So, when I was 7 years old I had a pretty horrific dentist experience. Basically, I had to have a tooth removed. But the dentist said that because it was a baby tooth, I wouldn’t need any numbing injections. He was dead-fricking-wrong. I remember some nurses holding me down, my mum shouting, and what I can only describe as a pair of pliers. I remember screaming, and there being a lot of blood.

So for years I’ve been terrified of them. I couldn’t even walk on the same street as a dentist’s office without having a panic attack. In the last couple of years I’ve had to have my GP give me diazepam (Valium) just so I can sit in the damn chair. I’ve slowly built trust with my dentist, and I don’t need a huge dose to get me in the chair anymore.

Anyway, late last year I finally got to a point where I no longer needed to have any more work done. I’ve had four teeth removed (thankfully back ones), and several fillings. At least 9 of them. Since I started going regularly a couple of years ago, I’ve learned how to brush and floss properly. And according to the dentist at my last appointment last year, since brushing and flossing properly, I’ve managed to reverse the remaining decay I had left. Or, the start of the decay that was there.

But here’s the thing… The last 3-4 months have been so so stressful. I really stopped taking care of myself. I stopped washing regularly, I stopped eating properly and consumed loads of sugar (I’m type 2 diabetic), I stopped brushing and flossing my teeth, I barely took my medication… I was spiralling into an abyss. I felt angry and hopeless literally 24/7…

Then 6 weeks ago I spoke to my GP who then increased one of my antidepressants. Finally, a few weeks ago I started to feel a bit more like myself and I started taking care of myself better.

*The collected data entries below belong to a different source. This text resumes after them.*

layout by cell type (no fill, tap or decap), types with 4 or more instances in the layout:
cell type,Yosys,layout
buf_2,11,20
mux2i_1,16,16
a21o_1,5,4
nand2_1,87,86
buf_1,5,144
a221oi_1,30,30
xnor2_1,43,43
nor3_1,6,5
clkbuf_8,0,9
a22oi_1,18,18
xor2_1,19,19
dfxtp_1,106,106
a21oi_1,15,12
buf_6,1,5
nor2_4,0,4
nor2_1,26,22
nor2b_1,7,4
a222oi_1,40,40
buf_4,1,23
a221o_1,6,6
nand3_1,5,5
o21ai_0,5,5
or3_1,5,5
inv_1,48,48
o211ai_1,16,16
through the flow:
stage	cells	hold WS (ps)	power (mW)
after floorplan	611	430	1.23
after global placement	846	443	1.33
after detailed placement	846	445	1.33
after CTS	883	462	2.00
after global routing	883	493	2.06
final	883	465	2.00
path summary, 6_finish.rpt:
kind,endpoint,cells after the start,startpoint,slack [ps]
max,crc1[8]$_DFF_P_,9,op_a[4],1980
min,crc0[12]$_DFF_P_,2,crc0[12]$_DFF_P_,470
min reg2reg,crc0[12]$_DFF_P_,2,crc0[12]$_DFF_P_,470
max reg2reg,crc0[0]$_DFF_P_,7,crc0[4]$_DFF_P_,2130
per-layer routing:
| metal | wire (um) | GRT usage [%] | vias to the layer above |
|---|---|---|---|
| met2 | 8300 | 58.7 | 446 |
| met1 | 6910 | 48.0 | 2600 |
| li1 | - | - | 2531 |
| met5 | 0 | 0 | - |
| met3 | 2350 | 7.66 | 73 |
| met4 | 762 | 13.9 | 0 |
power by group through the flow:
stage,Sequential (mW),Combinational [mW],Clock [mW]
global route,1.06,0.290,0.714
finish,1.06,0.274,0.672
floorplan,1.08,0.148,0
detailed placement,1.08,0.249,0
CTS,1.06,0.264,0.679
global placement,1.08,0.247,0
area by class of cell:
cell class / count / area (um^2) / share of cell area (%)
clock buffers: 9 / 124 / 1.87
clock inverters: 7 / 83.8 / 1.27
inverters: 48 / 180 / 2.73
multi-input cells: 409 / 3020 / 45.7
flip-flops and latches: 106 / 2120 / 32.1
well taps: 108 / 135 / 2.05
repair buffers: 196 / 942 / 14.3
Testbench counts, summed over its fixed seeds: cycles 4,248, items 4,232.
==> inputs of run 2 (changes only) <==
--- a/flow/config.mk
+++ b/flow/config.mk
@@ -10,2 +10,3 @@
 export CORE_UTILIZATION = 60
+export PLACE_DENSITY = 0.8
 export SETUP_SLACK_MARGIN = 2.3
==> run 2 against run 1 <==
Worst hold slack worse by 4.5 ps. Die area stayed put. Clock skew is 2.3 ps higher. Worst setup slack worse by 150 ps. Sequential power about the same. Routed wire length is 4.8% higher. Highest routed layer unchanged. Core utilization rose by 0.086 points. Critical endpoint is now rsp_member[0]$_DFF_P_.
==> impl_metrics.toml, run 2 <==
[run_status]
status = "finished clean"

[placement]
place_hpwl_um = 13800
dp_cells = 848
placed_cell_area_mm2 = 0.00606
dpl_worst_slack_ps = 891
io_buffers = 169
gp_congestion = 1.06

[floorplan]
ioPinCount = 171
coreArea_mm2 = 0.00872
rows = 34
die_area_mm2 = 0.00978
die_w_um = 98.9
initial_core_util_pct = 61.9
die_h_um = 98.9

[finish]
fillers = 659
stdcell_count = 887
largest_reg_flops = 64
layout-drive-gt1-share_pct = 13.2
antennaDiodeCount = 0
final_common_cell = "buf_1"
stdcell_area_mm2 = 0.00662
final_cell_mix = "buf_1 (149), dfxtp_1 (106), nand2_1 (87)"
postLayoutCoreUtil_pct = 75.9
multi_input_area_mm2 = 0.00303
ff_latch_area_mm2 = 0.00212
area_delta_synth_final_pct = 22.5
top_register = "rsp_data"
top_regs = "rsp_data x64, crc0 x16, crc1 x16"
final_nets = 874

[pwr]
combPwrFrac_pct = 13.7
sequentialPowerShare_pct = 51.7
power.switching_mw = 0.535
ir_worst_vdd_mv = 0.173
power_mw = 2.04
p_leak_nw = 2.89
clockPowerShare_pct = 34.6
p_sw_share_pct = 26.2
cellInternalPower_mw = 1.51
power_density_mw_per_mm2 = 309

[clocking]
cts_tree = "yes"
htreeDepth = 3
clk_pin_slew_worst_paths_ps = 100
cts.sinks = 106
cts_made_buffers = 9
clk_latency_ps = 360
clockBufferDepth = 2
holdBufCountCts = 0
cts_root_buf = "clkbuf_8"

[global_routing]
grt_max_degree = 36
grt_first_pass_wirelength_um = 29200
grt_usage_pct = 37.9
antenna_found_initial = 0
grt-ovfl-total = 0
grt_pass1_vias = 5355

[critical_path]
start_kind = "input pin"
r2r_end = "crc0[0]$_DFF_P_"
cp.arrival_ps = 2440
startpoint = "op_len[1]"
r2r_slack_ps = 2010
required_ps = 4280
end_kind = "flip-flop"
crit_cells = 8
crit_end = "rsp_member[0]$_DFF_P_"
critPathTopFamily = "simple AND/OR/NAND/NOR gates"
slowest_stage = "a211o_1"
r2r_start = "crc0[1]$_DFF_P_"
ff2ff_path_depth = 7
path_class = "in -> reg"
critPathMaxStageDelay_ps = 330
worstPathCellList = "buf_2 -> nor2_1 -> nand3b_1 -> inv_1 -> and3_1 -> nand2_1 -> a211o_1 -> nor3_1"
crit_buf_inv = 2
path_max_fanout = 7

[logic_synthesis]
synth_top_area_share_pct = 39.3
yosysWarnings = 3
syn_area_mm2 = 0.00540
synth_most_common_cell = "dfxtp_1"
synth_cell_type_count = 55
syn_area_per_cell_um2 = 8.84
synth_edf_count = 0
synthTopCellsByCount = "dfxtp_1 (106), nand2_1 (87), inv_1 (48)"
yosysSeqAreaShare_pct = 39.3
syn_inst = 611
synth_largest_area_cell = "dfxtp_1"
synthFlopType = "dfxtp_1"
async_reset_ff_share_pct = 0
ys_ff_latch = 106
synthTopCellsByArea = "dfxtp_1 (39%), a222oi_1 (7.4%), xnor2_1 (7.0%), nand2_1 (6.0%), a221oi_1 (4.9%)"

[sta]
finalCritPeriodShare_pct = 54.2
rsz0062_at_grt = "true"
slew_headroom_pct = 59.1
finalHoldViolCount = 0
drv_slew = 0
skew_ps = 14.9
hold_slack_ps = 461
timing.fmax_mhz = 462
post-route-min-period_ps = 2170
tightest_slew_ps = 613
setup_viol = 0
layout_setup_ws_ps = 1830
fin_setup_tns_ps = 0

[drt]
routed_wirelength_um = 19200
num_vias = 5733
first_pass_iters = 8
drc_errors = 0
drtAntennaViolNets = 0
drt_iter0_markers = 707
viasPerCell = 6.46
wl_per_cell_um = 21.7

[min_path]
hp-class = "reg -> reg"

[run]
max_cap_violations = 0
This design comes from an exercise in tuning for small area on the open sky130 flow, not from production work.
The RTL was checked by simulation tests, not by an equivalence proof against the original design.
Power and IR drop assume default switching activity.

Setup of P:
Design miniplant_bridge, start of the top module:
module miniplant_bridge #(
  parameter [15:0]  ANALOG_BASE    = 16'd0,
  parameter [15:0]  INFLAG_BASE    = 16'd0,
  parameter [15:0]  OUTFLAG_BASE   = 16'd8,
  parameter [15:0]  OUTFLAG2_BASE  = 16'd16,
  parameter [15:0]  OVERRIDE_COIL  = 16'd100,
  parameter [15:0]  ACT_BASE       = 16'd8,
  parameter integer ACT_COUNT      = 14,    
  parameter integer RX_DEPTH       = 32,    
  parameter integer RX_AW          = 5,
  parameter integer BACKOFF_CYCLES = 16     
) (
  input  wire         clk,
  input  wire         rst,
  input  wire         rx_valid,
  input  wire [7:0]   rx_data,
  output wire         tx_valid,
  output wire [7:0]   tx_data,
  input  wire         tx_ready,
  input  wire         ser_link_ok,
  input  wire         plc_link_ok,
  output wire         plc_req_valid,
  input  wire         plc_req_ready,
  output reg  [7:0]   plc_req_fc,
  output reg  [15:0]  plc_req_addr,
  output reg  [4:0]   plc_req_cnt,
  output reg  [79:0]  plc_req_wdata,
  input  wire         plc_rsp_valid,
  input  wire         plc_rsp_ok,
  input  wire [1:0]   plc_rsp_cause,
  input  wire [15:0]  plc_rsp_rdata,
  input  wire         shutdown_req,
  input  wire [63:0]  wallclock,
  output wire         pst_valid,
  output wire [151:0] pst_data,
  output wire         log_valid,
  output wire [31:0]  log_word,
  output wire         ser_close,
  output wire         plc_close,
  output wire [3:0]   fsm_state,
  output wire         rx_overflow_o
);
For scale: ~1600 cells after synthesis, about 380 flip-flops, about 410 I/O pins, about 15000 sq um of cells after synthesis.
export LEC_CHECK = 0
export ABC_AREA = 1
export CAP_MARGIN = 20
export CORE_MARGIN = 2
export CORE_UTILIZATION = 60
export PLACE_DENSITY = 0.7
export SLEW_MARGIN = 20
create_clock -name core_clock -period 6.0 [get_ports {clk}]
standard.sh (not shown) runs the stock make flow with config.mk's settings and CLKGATE_MAP_FILE= SYNTH_SCRIPT=/design/flow/synth_recipe.tcl, a recipe that flattens the netlist after the stock synthesis.
==> flow/flow/run.sh <==
#!/bin/bash
# The standard layout (standard.sh), with these changes to how it is made:
# - the port buffers use the smallest buffer cell (every port still gets one);
# - the constant outputs share one tie cell;
# - at the end of the floorplan step the combinational logic is remapped for
#   area by OpenROAD's restructure and its setup timing repaired
#   (flow/restructure.tcl; ABC's own log goes to rmp/abc.log);
# - before the placement's repair_design every combinational cell is given
#   its smallest drive strength (flow/downsize.tcl);
# - the clock tree is built from clusters of up to 18 flip-flops, each driven
#   by a clkbuf_8, without dummy loads.
# standard.sh's own output goes to standard.log; each ORFS step logs under
# orfs/logs.
export BUFFER_PORTS_ARGS="-buffer_cell sky130_fd_sc_hd__buf_1"
export SKIP_REPAIR_TIE_FANOUT=1
export CTS_ARGS="-sink_clustering_enable -repair_clock_nets -sink_clustering_size 18 -sink_clustering_max_diameter 60 -buf_list sky130_fd_sc_hd__clkbuf_8 -root_buf sky130_fd_sc_hd__clkbuf_16 -dont_use_dummy_load"
export RMP_DIR="$PWD/rmp"
export POST_FLOORPLAN_TCL="$PWD/flow/restructure.tcl"
export PRE_RESIZE_TCL="$PWD/flow/downsize.tcl"
bash standard.sh > standard.log 2>&1
==> flow/flow/downsize.tcl <==
# Run before the placement's repair_design (ORFS's PRE_RESIZE hook): give
# every combinational cell the smallest drive strength of its function.
# repair_design, which runs right after, fixes any slew or load this breaks,
# and the later steps repair timing as usual.
set n_down 0
foreach inst [get_cells *] {
  set m [get_property $inst ref_name]
  if {![regexp {^sky130_fd_sc_hd__([a-z0-9]+)_([0-9]+)$} $m -> base sz]} { continue }
  if {[regexp {^(df|edf|sdf|sedf|dl|clk|tap|conb|fill|decap|diode|lpflow|probe)} $base]} { continue }
  foreach s {0 1 2} {
    if {$s >= $sz} { break }
    set cand [get_lib_cells -quiet */sky130_fd_sc_hd__${base}_${s}]
    if {[llength $cand] > 0} {
      replace_cell $inst [lindex $cand 0]
      incr n_down
      break
    }
  }
}
puts "downsize.tcl: downsized $n_down cells"
==> flow/flow/restructure.tcl <==
# Run at the end of the floorplan step (ORFS's POST_FLOORPLAN hook): remap
# the combinational logic between the registers for area with OpenROAD's
# restructure (registers are untouched), then repair the setup timing it
# breaks.  The later steps repair timing as usual.
set rmp_lib [lindex $::env(LIB_FILES) 0]
file mkdir $::env(RMP_DIR)
restructure -liberty_file $rmp_lib -target area \
  -tielo_port sky130_fd_sc_hd__conb_1/LO -tiehi_port sky130_fd_sc_hd__conb_1/HI \
  -work_dir $::env(RMP_DIR) -abc_logfile $::env(RMP_DIR)/abc.log
repair_timing -setup -setup_margin 0
report_worst_slack
Here is what was changed in the inputs of Q compared with P.
==> flow/flow/run.sh <==
#!/bin/bash
# The standard layout (standard.sh), with these changes to how it is made:
# the port buffers use the smallest buffer cell (every port still gets one),
# the constant outputs share one tie cell, the clock tree is built from
# clusters of up to 18 flip-flops, each driven by a clkbuf_8, without dummy
# loads, and before the placement's repair_design every combinational cell
# is given its smallest drive strength (flow/downsize.tcl).  standard.sh's
# own output goes to standard.log; each ORFS step logs under orfs/logs.
export BUFFER_PORTS_ARGS="-buffer_cell sky130_fd_sc_hd__buf_1"
export SKIP_REPAIR_TIE_FANOUT=1
export CTS_ARGS="-sink_clustering_enable -repair_clock_nets -sink_clustering_size 18 -sink_clustering_max_diameter 60 -buf_list sky130_fd_sc_hd__clkbuf_8 -root_buf sky130_fd_sc_hd__clkbuf_16 -dont_use_dummy_load"
export PRE_RESIZE_TCL="$PWD/flow/downsize.tcl"
bash standard.sh > standard.log 2>&1
removed: flow/flow/restructure.tcl
==> run summary <==
Looking at number of buffers outside the clock class in the layout across P and Q, the one that comes out lower is Q.
P ended up with reg -> reg as its type of the worst setup path; Q ended up with in -> reg.
Tightest slew margin relative to the limit delta (Q − P): unfavourable
Q against P: setup slack increased by 0.15 ns relative to the old numbers, design area rose about 3.7%.
Comparing P against Q, there is no change at all in synthesized area.
Q has worst hold slack above what P had.
P and Q ended up with roughly the same portion of the layout cell area used by clock cells.
On final critical-path required period, P loses to Q.
### Q -> R
Settings: CORE_UTILIZATION changed from 60 to 75; PLACE_DENSITY changed from 0.7 to 0.85.
==> flow/flow/run.sh <==
#!/bin/bash
# The standard layout (standard.sh), with these changes to how it is made:
# the port buffers use the smallest buffer cell (every port still gets one),
# the constant outputs share one tie cell, and the clock tree is built
# from smaller clock buffers.
export BUFFER_PORTS_ARGS="-buffer_cell sky130_fd_sc_hd__buf_1"
export SKIP_REPAIR_TIE_FANOUT=1
export CTS_ARGS="-sink_clustering_enable -repair_clock_nets -sink_clustering_size 20 -sink_clustering_max_diameter 50 -buf_list sky130_fd_sc_hd__clkbuf_8 -root_buf sky130_fd_sc_hd__clkbuf_16 -dont_use_dummy_load"
bash standard.sh > standard.log 2>&1
removed: flow/flow/downsize.tcl
==> run summary <==
- The flow completed for R, but it is not clean: the layout still shows antenna rules.
- [compare] base=Q new=R: final cycle utilization of the critical path shrank by 6.0 points, length of the first detailed-routing pass in iterations grew by 1, clock distribution power grew by about 10%.
- Measured against each other, Q and R differ in fraction of the core area covered by cells at the end of the flow, the higher figure coming from R.
- The worst hold slack of R is higher than that of Q.
- Global-route wire length before repair, Q and R: larger value in R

I’m overdue for a dental checkup and I’m just so scared. I’m worried they’ll be mad, and lecture me or judge me. And I’m also worried that I’m going to have to have more teeth removed… Any time I think about making the appointment I panic all over again and get really overwhelmed… What should I do? How do I explain myself in a way they’ll understand?

Any and all advice is greatly appreciated and welcomed.